I realize that The Fantasy of the Middle Ages was basically designed as an accompaniment to an exhibit at the Getty Museum and as such was possibly never meant to be a fully standalone book. Except that it now is, and as a stand-alone book, this is beyond shallow. It has a lot of pretty pictures, but often with little context of the history or art of the source manuscript) , and it brings up aa lot of things about how the Middel Ages in Europe have been represented over the centuries since. But that’s all it does; no discussion, no information about sources, just the general statements of a problem. It assumes you either already know or care enough to look up things like “the large conferences for medieval studies” in Leeds and Kalamazoo, because if you don’t, the elitist suggestion that such events are beneath featuring “elements inspired by faires and the Society for Creative Anachronism” goes unchallenged. I have been to both of these gatherings (both known officially as “the International Medieval Congress at ***”), and yes, they are mostly scholarly in nature, but a lot of medieval scholars also like to have some fun with their serious; both events do indeed feature recreations of jousts, falconry, smithing, vendors, performances of dramatic and musical persuasions, and discoes. But mostly it’s the scholarly paper and discussion panels. And ok, also book fairs! Big, grown up sized ones. With discounts.
It is soo irritating to see genuinely important ideas like the perceptions of race, gender and identity, and historical representation and understanding get mentioned and then totally glossed over. Nearly as bad is the organization of the book itself. You’d think a pair of art historians would know a thing or two about page design; I’m a literature specialist and even I know a thing or two about mise en page. This book has strange text box structuring on individual pages, as well as two page spread inserts with no indication that it’s an insert until you turn the page and have to figure out what came before the sudden mid-sentence you’ve just been dropped into.

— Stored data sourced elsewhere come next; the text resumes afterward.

==> src/hdl/mem_ctl_cfg.svh <==
// Sv39 only with 64-bit data and 32-bit instructions; the widths are fixed by the ISA
`ifndef MEM_CTL_CFG_SVH
`define MEM_CTL_CFG_SVH

// Data and address width
`define XLEN 64

// Instruction width, no compressed encodings
`define ILEN 32

// Sv39 virtual page number, three 9-bit levels
`define VPN_LEN 27

// 4 KiB pages
`define PAGE_OFF_LEN 12

// Width of the mcause exception code field used here
`define EXC_CODE_LEN 4

`endif

==> src/hdl/mem_ctl_pkg.sv <==
// Types for the memory control unit; exception codes cover only the causes this unit acts on
`default_nettype none
`include "mem_ctl_cfg.svh"

package mem_ctl_pkg;

	// Major opcodes that the unit looks at
	typedef enum logic [6:0] {
		OP_LOAD     = 7'b0000011,
		OP_MISC_MEM = 7'b0001111,
		OP_STORE    = 7'b0100011,
		OP_BRANCH   = 7'b1100011,
		OP_SYSTEM   = 7'b1110011
	} opcode_e;

	// One member per funct3 value, named after the branch where one exists
	typedef enum logic [2:0] {
		F3_BEQ   = 3'b000,
		F3_BNE   = 3'b001,
		F3_LW_SW = 3'b010,
		F3_LD_SD = 3'b011,
		F3_BLT   = 3'b100,
		F3_BGE   = 3'b101,
		F3_BLTU  = 3'b110,
		F3_BGEU  = 3'b111
	} funct3_e;

	// Load/store and system names for the shared funct3 values
	localparam funct3_e F3_LB_SB   = F3_BEQ;
	localparam funct3_e F3_LH_SH   = F3_BNE;
	localparam funct3_e F3_LBU     = F3_BLT;
	localparam funct3_e F3_LHU     = F3_BGE;
	localparam funct3_e F3_LWU     = F3_BLTU;
	localparam funct3_e F3_FENCE_I = F3_BNE;
	localparam funct3_e F3_PRIV    = F3_BEQ;

	typedef enum logic [2:0] {beq, bne, blt, bltu, bge, bgeu} branch_type_e;

	typedef enum logic [2:0] {
		LS_BYTE, LS_BYTE_U, LS_HALFWORD, LS_HALFWORD_U, LS_WORD, LS_WORD_U, LS_DOUBLEWORD
	} ldst_type_e;

	// RISC-V mcause values
	typedef enum logic [`EXC_CODE_LEN-1:0] {
		E_I_ADDR_MISALIGNED   = 4'd0,
		E_I_ACCESS_FAULT      = 4'd1,
		E_ILLEGAL_INSTRUCTION = 4'd2,
		E_LD_ADDR_MISALIGNED  = 4'd4,
		E_LD_ACCESS_FAULT     = 4'd5,
		E_ST_ADDR_MISALIGNED  = 4'd6,
		E_ST_ACCESS_FAULT     = 4'd7,
		E_ENV_CALL_UMODE      = 4'd8,
		E_ENV_CALL_SMODE      = 4'd9,
		E_ENV_CALL_MMODE      = 4'd11,
		E_INSTR_PAGE_FAULT    = 4'd12,
		E_LD_PAGE_FAULT       = 4'd13,
		E_ST_PAGE_FAULT       = 4'd15
	} except_code_e;

	typedef enum logic [1:0] {NO_FLUSH, FLUSH_PAGE, FLUSH_ALL} tlb_flush_e;

	typedef enum logic [1:0] {NO_FENCE, FENCE_I, SFENCE_VMA} fence_kind_e;

	typedef enum logic [2:0] {ACT_NONE, ACT_IFAULT, ACT_DFAULT, ACT_ILLEGAL, ACT_ECALL} exc_action_e;

endpackage

`default_nettype wire

==> src/hdl/instr_class_decoder.sv <==
// Purely combinational; SFENCE.VMA matches on funct7 only, so rs1, rs2 and rd are not checked
`timescale 1ns/1ns
`default_nettype none
`include "mem_ctl_cfg.svh"

module instr_class_decoder
	import mem_ctl_pkg::*;
(
	input  wire logic [`ILEN-1:0] instr_i,
	output branch_type_e          branch_type_o,
	output ldst_type_e            ldst_type_o,
	output fence_kind_e           fence_kind_o
);

	localparam logic [6:0] SFENCE_VMA_FUNCT7 = 7'b0001001;

	opcode_e    opcode;
	funct3_e    funct3;
	logic [6:0] funct7;

	assign opcode = opcode_e'(instr_i[6:0]);
	assign funct3 = funct3_e'(instr_i[14:12]);
	assign funct7 = instr_i[31:25];

	always_comb begin
		branch_type_o = beq;
		ldst_type_o   = LS_WORD;
		fence_kind_o  = NO_FENCE;

		case (opcode)
			OP_BRANCH: begin
				case (funct3)
					F3_BNE:  branch_type_o = bne;
					F3_BLT:  branch_type_o = blt;
					F3_BLTU: branch_type_o = bltu;
					F3_BGE:  branch_type_o = bge;
					F3_BGEU: branch_type_o = bgeu;
					default: branch_type_o = beq;
				endcase
			end
			OP_LOAD: begin
				case (funct3)
					F3_LB_SB: ldst_type_o = LS_BYTE;
					F3_LBU:   ldst_type_o = LS_BYTE_U;
					F3_LH_SH: ldst_type_o = LS_HALFWORD;
					F3_LHU:   ldst_type_o = LS_HALFWORD_U;
					F3_LWU:   ldst_type_o = LS_WORD_U;
					F3_LD_SD: ldst_type_o = LS_DOUBLEWORD;
					default:  ldst_type_o = LS_WORD;
				endcase
			end
			// Stores have no unsigned forms
			OP_STORE: begin
				case (funct3)
					F3_LB_SB: ldst_type_o = LS_BYTE;
					F3_LH_SH: ldst_type_o = LS_HALFWORD;
					F3_LD_SD: ldst_type_o = LS_DOUBLEWORD;
					default:  ldst_type_o = LS_WORD;
				endcase
			end
			OP_MISC_MEM: begin
				if (funct3 == F3_FENCE_I) begin
					fence_kind_o = FENCE_I;
				end
			end
			OP_SYSTEM: begin
				if (funct3 == F3_PRIV && funct7 == SFENCE_VMA_FUNCT7) begin
					fence_kind_o = SFENCE_VMA;
				end
			end
			default: begin
				fence_kind_o = NO_FENCE;
			end
		endcase
	end

endmodule

`default_nettype wire

==> src/hdl/except_classifier.sv <==
// Holds one exception at a time; a report is taken only while capture_en_i is high
`timescale 1ns/1ns
`default_nettype none
`include "mem_ctl_cfg.svh"

module except_classifier
	import mem_ctl_pkg::*;
(
	input  wire logic              clk_i,
	input  wire logic              rst_n_i,
	input  wire logic              capture_en_i,
	input  wire logic              except_raised_i,
	input  except_code_e           except_code_i,
	input  wire logic [`XLEN-1:0]  except_tval_i,
	input  wire logic              exc_ack_i,
	output logic                   exc_pending_o,
	output exc_action_e            exc_action_o,
	output logic                   exc_is_page_fault_o,
	output logic [`VPN_LEN-1:0]    exc_vpn_o
);

	logic        pending_q;
	logic        capture;
	exc_action_e action;

	assign capture = capture_en_i && except_raised_i;

	// A new report is visible in its own cycle so the FSM can leave IDLE at that edge
	assign exc_pending_o = pending_q || capture;

	always_comb begin
		case (except_code_i)
			E_I_ADDR_MISALIGNED, E_I_ACCESS_FAULT, E_INSTR_PAGE_FAULT: action = ACT_IFAULT;
			E_LD_ADDR_MISALIGNED, E_LD_ACCESS_FAULT, E_LD_PAGE_FAULT,
			E_ST_ADDR_MISALIGNED, E_ST_ACCESS_FAULT, E_ST_PAGE_FAULT: action = ACT_DFAULT;
			E_ILLEGAL_INSTRUCTION:              action = ACT_ILLEGAL;
			E_ENV_CALL_SMODE, E_ENV_CALL_MMODE: action = ACT_ECALL;
			default:                            action = ACT_NONE;
		endcase
	end

	always_ff @(posedge clk_i or negedge rst_n_i) begin
		if (!rst_n_i) begin
			pending_q <= 1'b0;
		end else if (capture) begin
			pending_q <= 1'b1;
		end else if (exc_ack_i) begin
			pending_q <= 1'b0;
		end
	end

	always_ff @(posedge clk_i) begin
		if (capture) begin
			exc_action_o        <= action;
			exc_is_page_fault_o <= (except_code_i == E_INSTR_PAGE_FAULT) ||
			                       (except_code_i == E_LD_PAGE_FAULT) ||
			                       (except_code_i == E_ST_PAGE_FAULT);
			// Sv39 VPN sits above the page offset
			exc_vpn_o           <= except_tval_i[`VPN_LEN+`PAGE_OFF_LEN-1:`PAGE_OFF_LEN];
		end
	end

endmodule

`default_nettype wire

==> src/hdl/mem_ctrl_fsm.sv <==
// Moore outputs except stall_o, which also follows stall_req_i combinationally in every state
`timescale 1ns/1ns
`default_nettype none
`include "mem_ctl_cfg.svh"

module mem_ctrl_fsm
	import mem_ctl_pkg::*;
(
	input  wire logic             clk_i,
	input  wire logic             rst_n_i,
	input  wire logic             instr_valid_i,
	input  fence_kind_e           fence_kind_i,
	input  wire logic             stall_req_i,
	input  wire logic             exc_pending_i,
	input  exc_action_e           exc_action_i,
	input  wire logic             exc_is_page_fault_i,
	input  wire logic [`VPN_LEN-1:0] exc_vpn_i,
	input  wire logic             l2c_update_done_i,
	output logic                  idle_o,
	output logic                  exc_ack_o,
	output logic                  flush_o,
	output logic                  stall_o,
	output logic                  abort_o,
	output logic                  clr_tlb_mshr_o,
	output logic                  clr_dmshr_o,
	output logic                  synch_l1dc_l2c_o,
	output tlb_flush_e            tlb_flush_o,
	output logic [`VPN_LEN-1:0]   flush_page_o
);

	typedef enum logic [2:0] {RST_FLUSH, IDLE, FENCE_I, SYNC, SHOOTDOWN, EXCEPT} state_e;

	state_e state_q;
	state_e state_d;
	logic   sync_shootdown_q;
	logic   instr_acc;

	assign idle_o    = (state_q == IDLE);
	assign instr_acc = instr_valid_i && !stall_o;

	always_ff @(posedge clk_i or negedge rst_n_i) begin
		if (!rst_n_i) begin
			state_q          <= RST_FLUSH;
			sync_shootdown_q <= 1'b0;
		end else begin
			state_q <= state_d;
			// SYNC from SFENCE.VMA ends in a shootdown, from an ecall it does not
			if (state_d == SYNC && state_q != SYNC) begin
				sync_shootdown_q <= (state_q == IDLE);
			end
		end
	end

	always_comb begin
		state_d = state_q;
		case (state_q)
			RST_FLUSH: state_d = IDLE;
			IDLE: begin
				// Exception has priority over an instruction in the same cycle
				if (exc_pending_i) begin
					state_d = EXCEPT;
				end else if (instr_acc) begin
					// Package fence kind, not the state of the same name
					if (fence_kind_i == mem_ctl_pkg::FENCE_I) begin
						state_d = FENCE_I;
					end else if (fence_kind_i == SFENCE_VMA) begin
						state_d = SYNC;
					end
				end
			end
			FENCE_I: state_d = IDLE;
			SYNC: begin
				if (l2c_update_done_i) begin
					state_d = sync_shootdown_q ? SHOOTDOWN : IDLE;
				end
			end
			SHOOTDOWN: state_d = IDLE;
			EXCEPT: state_d = (exc_action_i == ACT_ECALL) ? SYNC : IDLE;
			default: state_d = IDLE;
		endcase
	end

	always_comb begin
		exc_ack_o        = 1'b0;
		flush_o          = 1'b0;
		stall_o          = stall_req_i;
		abort_o          = 1'b0;
		clr_tlb_mshr_o   = 1'b0;
		clr_dmshr_o      = 1'b0;
		synch_l1dc_l2c_o = 1'b0;
		tlb_flush_o      = NO_FLUSH;
		flush_page_o     = '0;

		case (state_q)
			RST_FLUSH: begin
				flush_o        = 1'b1;
				clr_tlb_mshr_o = 1'b1;
				clr_dmshr_o    = 1'b1;
				tlb_flush_o    = FLUSH_ALL;
			end
			FENCE_I: begin
				stall_o        = 1'b1;
				clr_tlb_mshr_o = 1'b1;
			end
			SYNC: begin
				stall_o          = 1'b1;
				synch_l1dc_l2c_o = 1'b1;
			end
			SHOOTDOWN: begin
				stall_o        = 1'b1;
				clr_tlb_mshr_o = 1'b1;
				clr_dmshr_o    = 1'b1;
				tlb_flush_o    = FLUSH_ALL;
			end
			EXCEPT: begin
				exc_ack_o      = 1'b1;
				flush_o        = 1'b1;
				stall_o        = 1'b1;
				clr_tlb_mshr_o = (exc_action_i == ACT_IFAULT);
				clr_dmshr_o    = (exc_action_i == ACT_DFAULT);
				abort_o        = (exc_action_i == ACT_ILLEGAL);
				if (exc_is_page_fault_i) begin
					tlb_flush_o  = FLUSH_PAGE;
					flush_page_o = exc_vpn_i;
				end
			end
			default: begin
				tlb_flush_o = NO_FLUSH;
			end
		endcase
	end

endmodule

`default_nettype wire

==> src/hdl/mem_ctl_top.sv <==
// One TLB command set serves both TLB levels; ASID flushes and CSR outputs are not provided
`timescale 1ns/1ns
`default_nettype none
`include "mem_ctl_cfg.svh"

module mem_ctl_top
	import mem_ctl_pkg::*;
(
	input  wire logic               clk_i,
	input  wire logic               rst_n_i,
	input  wire logic [`ILEN-1:0]   instr_i,
	input  wire logic               instr_valid_i,
	input  wire logic               except_raised_i,
	input  except_code_e            except_code_i,
	input  wire logic [`XLEN-1:0]   except_tval_i,
	input  wire logic               stall_req_i,
	input  wire logic               l2c_update_done_i,
	output branch_type_e            branch_type_o,
	output ldst_type_e              ldst_type_o,
	output logic                    flush_o,
	output logic                    stall_o,
	output logic                    abort_o,
	output logic                    clr_tlb_mshr_o,
	output logic                    clr_dmshr_o,
	output logic                    synch_l1dc_l2c_o,
	output tlb_flush_e              tlb_flush_o,
	output logic [`VPN_LEN-1:0]     flush_page_o
);

	fence_kind_e         fence_kind;
	logic                exc_pending;
	exc_action_e         exc_action;
	logic                exc_is_page_fault;
	logic [`VPN_LEN-1:0] exc_vpn;
	logic                exc_ack;
	logic                idle;

	instr_class_decoder u_decoder (
		.instr_i       (instr_i),
		.branch_type_o (branch_type_o),
		.ldst_type_o   (ldst_type_o),
		.fence_kind_o  (fence_kind)
	);

	// Exceptions are captured only while the FSM is idle
	except_classifier u_classifier (
		.clk_i               (clk_i),
		.rst_n_i             (rst_n_i),
		.capture_en_i        (idle),
		.except_raised_i     (except_raised_i),
		.except_code_i       (except_code_i),
		.except_tval_i       (except_tval_i),
		.exc_ack_i           (exc_ack),
		.exc_pending_o       (exc_pending),
		.exc_action_o        (exc_action),
		.exc_is_page_fault_o (exc_is_page_fault),
		.exc_vpn_o           (exc_vpn)
	);

	mem_ctrl_fsm u_fsm (
		.clk_i               (clk_i),
		.rst_n_i             (rst_n_i),
		.instr_valid_i       (instr_valid_i),
		.fence_kind_i        (fence_kind),
		.stall_req_i         (stall_req_i),
		.exc_pending_i       (exc_pending),
		.exc_action_i        (exc_action),
		.exc_is_page_fault_i (exc_is_page_fault),
		.exc_vpn_i           (exc_vpn),
		.l2c_update_done_i   (l2c_update_done_i),
		.idle_o              (idle),
		.exc_ack_o           (exc_ack),
		.flush_o             (flush_o),
		.stall_o             (stall_o),
		.abort_o             (abort_o),
		.clr_tlb_mshr_o      (clr_tlb_mshr_o),
		.clr_dmshr_o         (clr_dmshr_o),
		.synch_l1dc_l2c_o    (synch_l1dc_l2c_o),
		.tlb_flush_o         (tlb_flush_o),
		.flush_page_o        (flush_page_o)
	);

endmodule

`default_nettype wire

==> config.mk <==
export PLATFORM = sky130hd
export DESIGN_NAME = mem_ctl_top
export DESIGN_NICKNAME = d
export VERILOG_FILES = /design/src/hdl/mem_ctl_pkg.sv /design/src/hdl/instr_class_decoder.sv /design/src/hdl/except_classifier.sv /design/src/hdl/mem_ctrl_fsm.sv /design/src/hdl/mem_ctl_top.sv
export VERILOG_INCLUDE_DIRS = /design/src /design/src/hdl
export SDC_FILE = /design/constraint.sdc
export NUM_CORES = 1
export LEC_CHECK = 0
export BUFFER_PORTS_ARGS = -buffer_cell sky130_fd_sc_hd__buf_2
export CAP_MARGIN = 30
export CORE_ASPECT_RATIO = 2
export CORE_MARGIN = 1
export CORE_UTILIZATION = 40
export DETAILED_ROUTE_END_ITERATION = 6
export GPL_ROUTABILITY_DRIVEN = 0
export PLACE_DENSITY = 0.85
export SYNTH_ARGS = -nofsm -noshare
export SYNTH_HDL_FRONTEND = slang
export SYNTH_SLANG_ARGS = --single-unit
==> constraint.sdc <==
create_clock -name clk_i -period 3.9 [get_ports clk_i]
set_clock_uncertainty 0.05 [all_clocks]
set_input_delay 0.195 -clock clk_i [delete_from_list [all_inputs] [get_ports clk_i]]
set_output_delay 0.195 -clock clk_i [all_outputs]
set_load 0.01 [all_outputs]
# [Word level (Yosys, flattened, before mapping)]
# Memory sizes are Yosys's and may differ from the RTL's. A register that Yosys moved wholly into a read port is not among the register bits.
# Cells that the tools add are included.
[word_totals] register_bits=33 rom_bits=48 in_bits=106 output_inout_bits=41 word_cells=78 n_memories=1
[memory_table] memory="(no name shown)" depth=16 width=3 rd=1 rd_ports_with_merged_regs=1 wr=0 line="except_classifier.sv:32" rtl="case (except_code_i)"
[classes] n_eq_ne=28 muxes=29 n_reduce_logical=15
[op_table] op="$mux 27" n=2
[op_table] op="$eq 3x3->1 const B" n=7
[op_table] op="$mux 3" n=7
[op_table] op="$eq 3x2->1 const B" n=6
[op_table] op="$pmux 3 s3" n=2
[op_table] op="$pmux 3 s6" n=1
[op_table] op="$pmux 3 s5" n=1
[op_table] op="$eq 7x4->1 const B" n=2
[op_table] op="$eq 7x7->1 const B" n=2
[op_table] op="$eq 4x4->1 const B" n=3
[op_table] op="$eq 3x1->1 const B" n=3
[op_table] op="$mux 1" n=9
[op_table] op="$pmux 2 s2" n=2
[op_table] op="$eq 7x2->1 const B" n=1
[op_table] op="$eq 7x6->1 const B" n=1
[op_table] op="$logic_not 3->1" n=2
[op_table] op="$pmux 3 s2" n=1
[op_table] op="$logic_and 1x1->1" n=4
[op_table] op="$mux 2" n=2
[op_table] op="$pmux 1 s2" n=2
[op_table] op="$reduce_or 2->1" n=2
[op_table] op="$reduce_or 4->1" n=1
[op_table] op="$logic_or 1x1->1" n=3
[op_table] op="$ne 3x2->1 const B" n=1
[op_table] op="other kinds (5)" n=5

# [Longest topological paths before layout]
# Gate-level depths: netlist of the first run.
[logic_depth] ltp_word=12 mapped_depth=5 ltp_nobuf=4

# [By module]
# Synthesis of the first run repeated with hierarchy kept, for this count alone.
[hier_totals] hier_cells=138 area_unflattened_um2=1729.2
[by_module_without_submodules] mod="except_classifier" instances=1 cells_each=45 area_per_inst_um2=1032.2 seq_area_each_um2=955.9
[by_module_without_submodules] mod="mem_ctrl_fsm" instances=1 cells_each=67 area_per_inst_um2=524.3 seq_area_each_um2=100.1
[by_module_without_submodules] mod="instr_class_decoder" instances=1 cells_each=26 area_per_inst_um2=172.7 seq_area_each_um2=0.0

# [Least setup slack after synthesis of the first run]
# No wires, ideal clock.
[synth_path] path_type="register to register" startpoint="reg u_fsm.state_q[0]" endpoint="reg u_classifier.exc_action_o[0], enable pin" setup_time_ns=0.391 t_arrival_ns=1.498 t_required_ns=3.459 path_slack_ns=1.961 path_stages_with_launch=3 path_buffers=0 synth_period_minus_slack_ns=1.939 cell_sequence="dfrtp_1 nor2b_1 and3_1"
[synth_between] elab_chain_cells=2
[synth_lines] item="start: declaration" line="mem_ctrl_fsm.sv:33" rtl="state_e state_q;"
[synth_lines] item="start signal: assignment" line="mem_ctrl_fsm.sv:46" rtl="state_q <= state_d;"
[synth_lines] item="$eq 3x1->1" line="mem_ctrl_fsm.sv:38" rtl="assign idle_o = (state_q == IDLE);"
[synth_lines] item="$logic_and 1x1->1" line="except_classifier.sv:26" rtl="assign capture = capture_en_i && except_raised_i;"
[synth_lines] item="via u_classifier.capture" line="except_classifier.sv:23" rtl="logic capture;"
[synth_lines] item="end: declaration" line="except_classifier.sv:17" rtl="output exc_action_e exc_action_o,"
# The timed path passes the listed nets, and every way through them passes these cells.
# A chain may end at the register's enable or synchronous reset.

# [Final worst setup path of the first run]
[layout_path] startpoint="reg u_fsm.state_q[1]" endpoint="out abort_o"
[layout_between] elab_chain_cells=2
[layout_lines] item="$eq 3x3->1" line="mem_ctrl_fsm.sv:94" rtl="case (state_q)"
[layout_lines] item="$mux 1" line="mem_ctrl_fsm.sv:94"
[layout_lines] item="end: declaration" line="mem_ctl_top.sv:22" rtl="output logic abort_o,"
# Every way passes these cells.

==> flow_summary.json, run 1 <==
{
  "min_path_type": "in2reg",
  "synthCells": 141,
  "synth-async-reset-ratio_pct": 13.9,
  "antenna_cells": 0,
  "cts_max_path_buffers": 2,
  "cts_buffers": 5,
  "max_cap_violations": 0,
  "rr_worst_depth": 4,
  "synth_cell_types": 33,
  "fin_cells": 290,
  "worstMarginPinSlew_ns": 0.833,
  "min_period_over_period_pct": 57.8,
  "hold_violations": 0,
  "grt_pass1_vias": 1384,
  "die_h_um": 93.3,
  "drive_gt1_share_pct": 43.1,
  "required_ns": 3.65,
  "post_cts_resized": 0,
  "p_leak_nw": 1.16,
  "layout.nets": 344,
  "design.core.area_mm2": 0.00392,
  "critPathMaxFanout": 31,
  "synthToLayoutAreaGrowth_pct": 38.2,
  "cts.clk_slew.worst_paths_ns": 0.07,
  "synth_commonest_cells": "edfxtp_1 (31), and3_1 (28), nand2_1 (12)",
  "ys_seq_elements": 36,
  "synth_warnings": 0,
  "vdd_drop_max_mv": 0.414,
  "cts.htree.levels": 2,
  "synth_edf_count": 31,
  "period_minus_slack_ns": 2.25,
  "rsz0062_at_grt": "no",
  "p_per_area_mw_per_mm2": 526,
  "drc": 0,
  "ant_nets": 0,
  "port_buffers": 94,
  "drt-total-wl_mm": 3.66,
  "cts_tree": "built",
  "synthFlopType": "edfxtp_1",
  "via_count": 1446,
  "worst_slack_ns": 1.65,
  "dpl.cell_count": 281,
  "place_ws_ns": 1.95,
  "dpl.hpwl_mm": 2.83,
  "dr.pass1.iters": 4,
  "critPathCaptureType": "output port",
  "netlist_area_mm2": 0.00167,
  "yosysTopAreaCellShare_pct": 55.9,
  "synth_area_per_cell_um2": 11.8,
  "outcome": "complete, no violations",
  "grt_pass1_wl_mm": 5.25,
  "yosysSeqAreaShare_pct": 63.4,
  "setup_tns_ns": 0,
  "core.rowCount": 32,
  "nFillCells": 379,
  "startpoint": "u_fsm.state_q[1]$_DFF_PN0_",
  "cp-start-kind": "flip-flop",
  "synth_fp_nets": 247,
  "die-area_mm2": 0.00444,
  "vias_per_cell": 4.99,
  "dr.first_iter.drc_count": 28,
  "r2r-start": "u_fsm.state_q[1]$_DFF_PN0_",
  "io_pins": 147,
  "arrival_ns": 2.01,
  "crit_end": "abort_o",
  "yosysMostFrequentCell": "edfxtp_1",
  "grtUsageTotal_pct": 16.8,
  "setup_viol": 0,
  "start_util_pct": 42.4,
  "synth_area_leader_cell": "edfxtp_1",
  "placed_area_mm2": 0.00218,
  "overflow": 0,
  "r2r_end": "u_fsm.sync_shootdown_q$_DFFE_PN0P_",
  "wl_per_cell_um": 12.6,
  "antenna_found_initial": 0,
  "grt_max_degree": 32,
  "dieWidth_um": 47.6,
  "maxSlewHeadroom_pct": 44.5,
  "reg2reg_slack_ns": 2.02,
  "crit_type": "reg2out",
  "clock_latency_ns": 0.28,
  "cts.sinks": 36,
  "drv_slew": 0,
  "synth.area.top_cells": "edfxtp_1 (56%), and3_1 (11%), dfrtp_1 (7.5%)",
  "cts_root_buf": "clkbuf_8",
  "fmax_mhz": 444,
  "total_power_mw": 1.21,
  "design_area_mm2": 0.00230
}
-- worst min-delay path by stage --
stage | slack, ns | from | depth (start not counted) | end
6_report | 0.04 | except_tval_i[23] | 1 | u_classifier.exc_vpn_o[11]$_DFFE_PP_
2_1_floorplan | -0.15 | rst_n_i | 0 | u_classifier.pending_q$_DFFE_PN0P_
5_1_grt | 0.02 | except_tval_i[25] | 1 | u_classifier.exc_vpn_o[13]$_DFFE_PP_
3_5_place_dp | -0.04 | rst_n_i | 1 | u_fsm.state_q[2]$_DFF_PN0_
4_1_cts | 0.02 | except_tval_i[23] | 1 | u_classifier.exc_vpn_o[11]$_DFFE_PP_
3_3_place_gp | -0.04 | rst_n_i | 1 | u_classifier.pending_q$_DFFE_PN0P_
-- power breakdown --
part           internal [mW]  switching (mW)
registers              0.521          0.0439
clock network          0.189           0.119
logic                  0.136           0.201
total                  0.847           0.364
-- cells by family after synthesis --
| group | after synthesis | synth area share, % |
|---|---|---|
| AND/OR/NAND/NOR | 80 | 28.6 |
| AO/OA/AOI/OAI | 12 | 4.73 |
| flip-flops | 36 | 63.4 |
| XOR/XNOR | 1 | 0.526 |
| buffers and inverters | 12 | 2.78 |
-- flip-flops by register name, indices dropped and copies added (netlist names) --
name,count
u_fsm.state_q,3
u_classifier.exc_is_page_fault_o,1
u_classifier.exc_vpn_o,27
u_classifier.pending_q,1
u_fsm.sync_shootdown_q,1
u_classifier.exc_action_o,3
-- worst max-delay path: stages, from the launching register on --
cell,delay (ns)
dfrtp_1,0.49
and3b_1,0.81
and4b_1,0.30
buf_2,0.13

Maybe it’s the sheer disappointment talking, but as a study in medievalism across time, this book is just not a good one. It’s got suggestions of real information but very few actual details, both from the medieval period and from later. Most people have probably heard of Tolkien, but how many folks know about Miracle Workers: The Dark Ages? There’s multiple reference to Chaucer, but no actual citations; I’d be ok even without the original Middle English, but there’s no poetry noted at all. Anyone know the technical term “illuminated manuscript” without looking it up?